Идейным воспитанием своей интеллигенции коммунистический режим, надо сказать, озаботился в полной мере, в результате чего образованные по-советски люди оказались даже в большем отдалении от традиционных ценностей и понятий, чем простой народ, ибо заглотили значительно большую порцию отравы. Поэтому невозможно было ожидать от советской интеллигенции адекватного представления об исторической России. Как затаптывалась и выкорчевывалась в 20–30-е годы (а позже — извращалась) память о ней, хорошо известно. Ненависть к старой культуре, стремление «сбросить её с корабля современности» принимало самые гротескные формы и было подкреплено авторитетом самых популярных поэтов. Тот же Маяковский людей, которые пытались сохранить хоть какую-то память о дореволюционной жизни — «то царев горшок берегут, то обломанный шкаф с инкрустациями», — именовал «слизью» и утешал «братишек», удрученных существованием такой «слизи»: «Вы — владыки их душ и тела, с вашей воли встречают восход. Это — очень плевое дело… эту мелочь списать в расход». Собственно, «в расход» и списывали: в 1929 г. мишенью очередной кампании против «вредителей» стали именно академические историки, часть которых была расстреляна, а часть сослана.

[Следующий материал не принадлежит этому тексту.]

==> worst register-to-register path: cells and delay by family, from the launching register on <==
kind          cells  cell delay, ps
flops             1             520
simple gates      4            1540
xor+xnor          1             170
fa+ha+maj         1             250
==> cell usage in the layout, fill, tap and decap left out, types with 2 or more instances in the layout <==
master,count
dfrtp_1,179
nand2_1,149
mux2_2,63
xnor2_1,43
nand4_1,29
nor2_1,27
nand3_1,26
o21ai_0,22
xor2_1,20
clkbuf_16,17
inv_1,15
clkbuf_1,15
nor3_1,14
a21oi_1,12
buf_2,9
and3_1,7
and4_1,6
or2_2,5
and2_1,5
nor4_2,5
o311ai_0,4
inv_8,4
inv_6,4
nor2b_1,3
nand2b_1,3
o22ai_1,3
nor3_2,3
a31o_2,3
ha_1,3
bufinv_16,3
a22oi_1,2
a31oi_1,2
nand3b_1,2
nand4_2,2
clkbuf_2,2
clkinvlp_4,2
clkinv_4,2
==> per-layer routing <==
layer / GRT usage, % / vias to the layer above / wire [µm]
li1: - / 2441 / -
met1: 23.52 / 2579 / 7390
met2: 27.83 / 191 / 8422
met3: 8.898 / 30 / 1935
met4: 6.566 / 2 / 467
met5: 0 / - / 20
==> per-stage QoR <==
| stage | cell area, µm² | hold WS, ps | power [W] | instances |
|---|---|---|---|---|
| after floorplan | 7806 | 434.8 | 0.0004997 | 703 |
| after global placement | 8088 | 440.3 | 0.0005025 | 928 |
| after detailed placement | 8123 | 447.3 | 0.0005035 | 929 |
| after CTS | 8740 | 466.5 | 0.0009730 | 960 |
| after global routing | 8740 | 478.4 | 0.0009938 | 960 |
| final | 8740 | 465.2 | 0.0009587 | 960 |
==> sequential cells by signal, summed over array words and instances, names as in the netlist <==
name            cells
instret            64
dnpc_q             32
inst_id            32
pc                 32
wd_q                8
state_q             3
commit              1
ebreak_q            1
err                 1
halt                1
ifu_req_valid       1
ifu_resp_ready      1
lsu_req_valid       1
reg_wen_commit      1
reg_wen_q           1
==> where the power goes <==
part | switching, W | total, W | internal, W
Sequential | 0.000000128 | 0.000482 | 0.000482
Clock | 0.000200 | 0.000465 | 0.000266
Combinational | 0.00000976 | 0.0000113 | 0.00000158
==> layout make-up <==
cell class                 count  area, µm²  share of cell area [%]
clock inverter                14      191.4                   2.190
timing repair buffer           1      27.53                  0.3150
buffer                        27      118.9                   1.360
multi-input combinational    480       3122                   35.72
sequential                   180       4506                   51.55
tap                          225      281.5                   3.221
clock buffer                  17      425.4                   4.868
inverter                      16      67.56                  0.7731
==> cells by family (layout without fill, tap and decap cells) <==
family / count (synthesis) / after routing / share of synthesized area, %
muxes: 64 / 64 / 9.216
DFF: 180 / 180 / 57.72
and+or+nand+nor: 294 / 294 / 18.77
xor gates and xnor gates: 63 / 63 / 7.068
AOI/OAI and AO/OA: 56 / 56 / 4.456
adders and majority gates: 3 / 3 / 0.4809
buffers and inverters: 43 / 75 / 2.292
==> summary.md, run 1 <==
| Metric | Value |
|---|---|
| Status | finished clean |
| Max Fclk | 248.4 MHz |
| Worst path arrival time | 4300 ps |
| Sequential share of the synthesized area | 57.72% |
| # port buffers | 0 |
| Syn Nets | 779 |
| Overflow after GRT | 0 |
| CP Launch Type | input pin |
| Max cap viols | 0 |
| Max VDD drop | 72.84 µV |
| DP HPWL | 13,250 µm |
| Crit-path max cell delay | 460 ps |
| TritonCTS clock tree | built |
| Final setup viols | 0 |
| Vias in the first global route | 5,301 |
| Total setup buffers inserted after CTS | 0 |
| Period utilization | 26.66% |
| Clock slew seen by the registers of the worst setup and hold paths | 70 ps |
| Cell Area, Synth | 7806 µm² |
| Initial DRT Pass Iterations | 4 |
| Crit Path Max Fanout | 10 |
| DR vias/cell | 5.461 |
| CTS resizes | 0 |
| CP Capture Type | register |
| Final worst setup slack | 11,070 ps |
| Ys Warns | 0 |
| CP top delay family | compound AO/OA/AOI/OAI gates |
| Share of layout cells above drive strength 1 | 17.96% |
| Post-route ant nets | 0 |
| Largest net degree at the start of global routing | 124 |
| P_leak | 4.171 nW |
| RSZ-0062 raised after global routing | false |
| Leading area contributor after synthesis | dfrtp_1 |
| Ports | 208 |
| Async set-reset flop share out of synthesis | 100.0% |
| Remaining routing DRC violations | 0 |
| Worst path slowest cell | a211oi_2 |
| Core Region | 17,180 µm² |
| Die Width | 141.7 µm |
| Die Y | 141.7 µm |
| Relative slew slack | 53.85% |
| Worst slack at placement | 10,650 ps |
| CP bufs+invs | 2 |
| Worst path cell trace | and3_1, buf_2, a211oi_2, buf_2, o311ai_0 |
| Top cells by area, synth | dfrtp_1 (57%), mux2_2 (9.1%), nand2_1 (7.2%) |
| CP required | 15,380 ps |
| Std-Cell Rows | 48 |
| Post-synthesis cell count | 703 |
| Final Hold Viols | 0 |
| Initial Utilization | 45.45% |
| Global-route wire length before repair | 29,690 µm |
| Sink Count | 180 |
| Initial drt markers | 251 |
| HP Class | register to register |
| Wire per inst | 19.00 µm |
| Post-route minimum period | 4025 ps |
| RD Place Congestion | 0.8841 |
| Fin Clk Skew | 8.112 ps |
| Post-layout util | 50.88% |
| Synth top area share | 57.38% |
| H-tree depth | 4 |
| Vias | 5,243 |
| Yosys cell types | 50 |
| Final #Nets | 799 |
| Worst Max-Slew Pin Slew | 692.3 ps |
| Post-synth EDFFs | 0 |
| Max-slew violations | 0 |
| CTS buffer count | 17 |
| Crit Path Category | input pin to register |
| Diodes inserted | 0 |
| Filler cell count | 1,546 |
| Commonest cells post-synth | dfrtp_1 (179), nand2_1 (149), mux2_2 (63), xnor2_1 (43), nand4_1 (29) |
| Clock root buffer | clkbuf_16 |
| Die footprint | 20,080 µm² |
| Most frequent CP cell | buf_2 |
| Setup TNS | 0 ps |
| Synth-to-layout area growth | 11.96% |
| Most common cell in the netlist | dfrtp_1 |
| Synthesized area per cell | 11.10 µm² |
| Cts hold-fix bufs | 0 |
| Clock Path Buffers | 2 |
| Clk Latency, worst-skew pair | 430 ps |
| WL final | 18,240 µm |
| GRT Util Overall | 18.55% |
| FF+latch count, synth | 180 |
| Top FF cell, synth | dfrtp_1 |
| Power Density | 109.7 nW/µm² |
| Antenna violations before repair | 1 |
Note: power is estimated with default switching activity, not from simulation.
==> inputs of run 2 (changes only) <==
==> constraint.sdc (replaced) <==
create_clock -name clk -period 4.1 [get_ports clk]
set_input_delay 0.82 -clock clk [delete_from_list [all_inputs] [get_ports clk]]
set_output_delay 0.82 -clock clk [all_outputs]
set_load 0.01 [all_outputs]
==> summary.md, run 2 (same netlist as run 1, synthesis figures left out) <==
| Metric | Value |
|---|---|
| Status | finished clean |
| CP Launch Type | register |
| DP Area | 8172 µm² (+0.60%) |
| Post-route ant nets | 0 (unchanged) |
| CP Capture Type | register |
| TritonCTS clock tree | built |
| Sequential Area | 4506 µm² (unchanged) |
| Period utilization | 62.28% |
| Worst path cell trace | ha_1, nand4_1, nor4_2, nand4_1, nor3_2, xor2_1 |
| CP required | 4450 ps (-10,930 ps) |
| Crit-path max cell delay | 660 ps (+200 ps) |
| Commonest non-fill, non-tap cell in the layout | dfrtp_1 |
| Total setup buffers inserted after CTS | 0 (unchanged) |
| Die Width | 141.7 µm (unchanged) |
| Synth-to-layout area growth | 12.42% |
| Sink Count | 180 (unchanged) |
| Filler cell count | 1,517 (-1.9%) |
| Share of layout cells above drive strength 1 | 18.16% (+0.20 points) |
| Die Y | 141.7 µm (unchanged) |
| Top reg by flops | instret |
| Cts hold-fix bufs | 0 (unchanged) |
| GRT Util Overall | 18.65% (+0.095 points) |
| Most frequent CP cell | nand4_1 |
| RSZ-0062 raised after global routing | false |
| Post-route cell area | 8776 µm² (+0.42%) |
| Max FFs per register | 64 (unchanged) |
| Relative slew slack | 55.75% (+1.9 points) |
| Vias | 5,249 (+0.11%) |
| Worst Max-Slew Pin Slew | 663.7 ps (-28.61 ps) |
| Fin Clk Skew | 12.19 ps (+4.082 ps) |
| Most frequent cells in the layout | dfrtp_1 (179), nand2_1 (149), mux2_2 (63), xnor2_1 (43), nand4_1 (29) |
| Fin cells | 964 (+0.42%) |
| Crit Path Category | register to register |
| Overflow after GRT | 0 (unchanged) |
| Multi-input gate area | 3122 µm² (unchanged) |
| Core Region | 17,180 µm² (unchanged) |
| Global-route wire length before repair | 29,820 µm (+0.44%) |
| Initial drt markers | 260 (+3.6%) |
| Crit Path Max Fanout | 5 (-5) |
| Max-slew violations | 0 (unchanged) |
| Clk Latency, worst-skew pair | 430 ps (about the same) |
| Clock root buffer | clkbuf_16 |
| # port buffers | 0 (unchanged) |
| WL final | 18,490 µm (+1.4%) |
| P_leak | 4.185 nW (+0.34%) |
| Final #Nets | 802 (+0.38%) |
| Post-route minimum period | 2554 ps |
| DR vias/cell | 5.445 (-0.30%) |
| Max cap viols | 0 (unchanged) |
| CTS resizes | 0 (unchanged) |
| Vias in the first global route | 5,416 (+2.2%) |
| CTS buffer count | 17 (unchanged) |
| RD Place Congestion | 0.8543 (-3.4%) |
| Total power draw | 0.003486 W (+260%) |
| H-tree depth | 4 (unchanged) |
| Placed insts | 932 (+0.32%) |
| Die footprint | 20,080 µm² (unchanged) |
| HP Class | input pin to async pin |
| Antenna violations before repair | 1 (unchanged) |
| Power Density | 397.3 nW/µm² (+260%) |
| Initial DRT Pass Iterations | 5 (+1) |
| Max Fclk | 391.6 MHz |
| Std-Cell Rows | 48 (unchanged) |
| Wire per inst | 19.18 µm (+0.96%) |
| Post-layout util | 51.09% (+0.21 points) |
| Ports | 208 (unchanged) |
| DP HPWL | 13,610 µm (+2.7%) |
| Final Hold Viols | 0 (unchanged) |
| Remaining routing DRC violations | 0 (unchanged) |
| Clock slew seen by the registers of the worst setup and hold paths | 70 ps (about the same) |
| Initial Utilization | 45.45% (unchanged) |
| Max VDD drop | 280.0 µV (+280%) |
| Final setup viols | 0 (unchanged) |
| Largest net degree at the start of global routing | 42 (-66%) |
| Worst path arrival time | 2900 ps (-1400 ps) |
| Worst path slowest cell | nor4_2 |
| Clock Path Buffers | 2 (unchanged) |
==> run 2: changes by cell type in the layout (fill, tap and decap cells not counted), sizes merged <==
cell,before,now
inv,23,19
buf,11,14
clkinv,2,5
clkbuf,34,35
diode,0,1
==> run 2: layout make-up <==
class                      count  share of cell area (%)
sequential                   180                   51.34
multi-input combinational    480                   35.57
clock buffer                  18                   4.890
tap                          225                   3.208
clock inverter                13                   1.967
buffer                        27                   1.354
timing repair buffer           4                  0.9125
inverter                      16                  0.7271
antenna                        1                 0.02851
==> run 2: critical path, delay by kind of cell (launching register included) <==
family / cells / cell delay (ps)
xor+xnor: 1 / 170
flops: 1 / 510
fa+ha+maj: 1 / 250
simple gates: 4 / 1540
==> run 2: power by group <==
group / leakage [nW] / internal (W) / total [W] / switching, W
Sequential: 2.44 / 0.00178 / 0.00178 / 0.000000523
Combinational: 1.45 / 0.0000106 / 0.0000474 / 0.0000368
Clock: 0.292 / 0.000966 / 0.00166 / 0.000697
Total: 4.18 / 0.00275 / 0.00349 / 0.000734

Понятие отечества (которого при капитализме пролетариат, как известно, не имеет) было перенесено на социализм — «социалистическое отечество», то есть отечество, родина социализма, оно же — подлинное отечество «для трудящихся всех стран», имеющее развернуться в «Земшарную республику Советов». Когда обнаруживается, что стихи «Но мы ещё дойдем до Ганга, но мы ещё умрем в боях, чтоб от Японии до Англии сияла родина моя!», — писал вовсе не какой-нибудь русский Киплинг, а человек, чьему перу принадлежат известные строки: «Я предлагаю Минина расплавить, Пожарского… Зачем им пьедестал?… Подумаешь, они спасли Россию. А может, лучше было не спасать?», становится совершенно ясно, что за «родина» имеется в виду. В такой системе ценностей национально-государственному патриотизму не оставалось места, и ещё на протяжении многих лет после окончания Гражданской войны он оставался бранным словом (до тех пор, пока не стало очевидным, что мировую революцию придется отложить). Когда же сам термин «патриотизм» пришлось срочно реабилитировать, ему был пришит постоянный эпитет «советский», предотвращавший ассоциации с патриотизмом «неправильным». Воспитанная партией интеллигенция, в свою очередь формирующая общественное сознание, так с этим до «перестройки» и дошла: советский патриотизм лучше русско-российского, а если патриотизм плох как таковой, то «реакционный» — заведомо хуже советского.